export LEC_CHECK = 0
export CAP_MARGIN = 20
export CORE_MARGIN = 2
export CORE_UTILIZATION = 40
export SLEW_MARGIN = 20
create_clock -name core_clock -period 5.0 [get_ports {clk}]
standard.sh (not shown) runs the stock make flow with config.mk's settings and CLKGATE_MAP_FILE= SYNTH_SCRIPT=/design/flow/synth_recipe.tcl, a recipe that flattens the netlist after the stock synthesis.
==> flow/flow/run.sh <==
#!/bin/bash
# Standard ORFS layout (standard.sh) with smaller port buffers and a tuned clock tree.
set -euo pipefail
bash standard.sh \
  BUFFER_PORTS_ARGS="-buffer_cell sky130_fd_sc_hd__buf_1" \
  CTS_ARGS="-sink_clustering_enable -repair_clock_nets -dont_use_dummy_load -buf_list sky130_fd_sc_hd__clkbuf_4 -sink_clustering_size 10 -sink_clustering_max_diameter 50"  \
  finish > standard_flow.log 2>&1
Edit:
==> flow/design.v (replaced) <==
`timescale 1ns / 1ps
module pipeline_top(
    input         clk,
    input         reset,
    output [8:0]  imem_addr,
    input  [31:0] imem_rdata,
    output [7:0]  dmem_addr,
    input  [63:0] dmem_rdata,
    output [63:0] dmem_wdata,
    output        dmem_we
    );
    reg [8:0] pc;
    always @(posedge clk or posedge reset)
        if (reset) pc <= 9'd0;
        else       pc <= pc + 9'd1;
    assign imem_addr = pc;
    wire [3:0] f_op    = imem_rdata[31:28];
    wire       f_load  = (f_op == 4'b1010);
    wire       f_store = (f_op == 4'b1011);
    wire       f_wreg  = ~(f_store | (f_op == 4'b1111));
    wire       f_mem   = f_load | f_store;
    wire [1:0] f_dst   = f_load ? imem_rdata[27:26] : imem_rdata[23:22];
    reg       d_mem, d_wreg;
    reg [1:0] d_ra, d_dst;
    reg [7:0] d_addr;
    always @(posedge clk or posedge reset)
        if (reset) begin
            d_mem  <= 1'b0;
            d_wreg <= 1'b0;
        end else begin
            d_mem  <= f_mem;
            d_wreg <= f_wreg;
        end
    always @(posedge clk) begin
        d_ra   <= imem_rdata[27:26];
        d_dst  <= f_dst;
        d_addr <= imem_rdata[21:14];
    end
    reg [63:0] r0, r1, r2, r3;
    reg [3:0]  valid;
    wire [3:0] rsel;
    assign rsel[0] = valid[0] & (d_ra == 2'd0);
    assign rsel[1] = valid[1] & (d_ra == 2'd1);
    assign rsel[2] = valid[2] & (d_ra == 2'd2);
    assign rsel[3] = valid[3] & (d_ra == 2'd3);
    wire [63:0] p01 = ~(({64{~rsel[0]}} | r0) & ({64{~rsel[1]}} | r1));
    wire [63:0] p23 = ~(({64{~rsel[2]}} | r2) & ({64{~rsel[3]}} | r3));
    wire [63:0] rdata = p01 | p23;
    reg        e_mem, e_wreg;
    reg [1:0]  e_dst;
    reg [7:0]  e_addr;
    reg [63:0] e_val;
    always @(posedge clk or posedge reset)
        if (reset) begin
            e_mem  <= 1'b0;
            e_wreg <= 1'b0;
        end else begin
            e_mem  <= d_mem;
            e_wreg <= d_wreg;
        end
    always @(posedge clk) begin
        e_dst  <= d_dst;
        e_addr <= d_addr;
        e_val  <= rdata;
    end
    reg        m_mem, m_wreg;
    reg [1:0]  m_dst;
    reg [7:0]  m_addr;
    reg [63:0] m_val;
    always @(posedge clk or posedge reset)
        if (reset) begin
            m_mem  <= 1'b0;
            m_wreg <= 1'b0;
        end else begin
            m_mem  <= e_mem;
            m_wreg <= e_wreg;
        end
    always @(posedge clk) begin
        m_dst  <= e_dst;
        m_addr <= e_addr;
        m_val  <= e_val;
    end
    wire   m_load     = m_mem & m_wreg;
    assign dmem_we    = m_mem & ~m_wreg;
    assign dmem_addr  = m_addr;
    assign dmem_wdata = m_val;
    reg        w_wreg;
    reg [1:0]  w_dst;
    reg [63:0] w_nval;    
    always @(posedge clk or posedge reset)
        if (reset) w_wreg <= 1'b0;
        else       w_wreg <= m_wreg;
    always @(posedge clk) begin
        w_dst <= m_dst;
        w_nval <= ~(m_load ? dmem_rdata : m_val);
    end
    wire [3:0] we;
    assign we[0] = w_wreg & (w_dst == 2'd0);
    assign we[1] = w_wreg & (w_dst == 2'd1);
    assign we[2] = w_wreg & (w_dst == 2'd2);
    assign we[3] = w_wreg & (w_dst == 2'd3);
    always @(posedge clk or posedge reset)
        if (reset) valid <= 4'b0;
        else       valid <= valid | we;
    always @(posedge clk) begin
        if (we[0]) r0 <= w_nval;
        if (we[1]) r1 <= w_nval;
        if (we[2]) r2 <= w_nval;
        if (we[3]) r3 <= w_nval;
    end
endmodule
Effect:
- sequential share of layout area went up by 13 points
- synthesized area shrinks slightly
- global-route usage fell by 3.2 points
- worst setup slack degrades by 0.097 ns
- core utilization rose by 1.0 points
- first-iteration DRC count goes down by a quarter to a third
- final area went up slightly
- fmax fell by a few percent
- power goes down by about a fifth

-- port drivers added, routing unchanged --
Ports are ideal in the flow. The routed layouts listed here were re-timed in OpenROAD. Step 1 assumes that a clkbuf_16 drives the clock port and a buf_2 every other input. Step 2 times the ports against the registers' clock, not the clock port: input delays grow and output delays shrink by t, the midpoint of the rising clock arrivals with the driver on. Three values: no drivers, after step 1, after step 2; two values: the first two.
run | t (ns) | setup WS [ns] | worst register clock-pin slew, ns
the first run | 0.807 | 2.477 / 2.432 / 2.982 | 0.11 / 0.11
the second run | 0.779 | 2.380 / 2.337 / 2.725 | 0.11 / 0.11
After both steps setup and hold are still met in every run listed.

· · ·

▸ **DESCRIPTION OF THE TASK**
Which of the lines in the material carry the string "area"? Pull them out.

▸ **OUTPUT FOR THIS TASK**
- sequential share of layout area went up by 13 points
- synthesized area shrinks slightly
- final area went up slightly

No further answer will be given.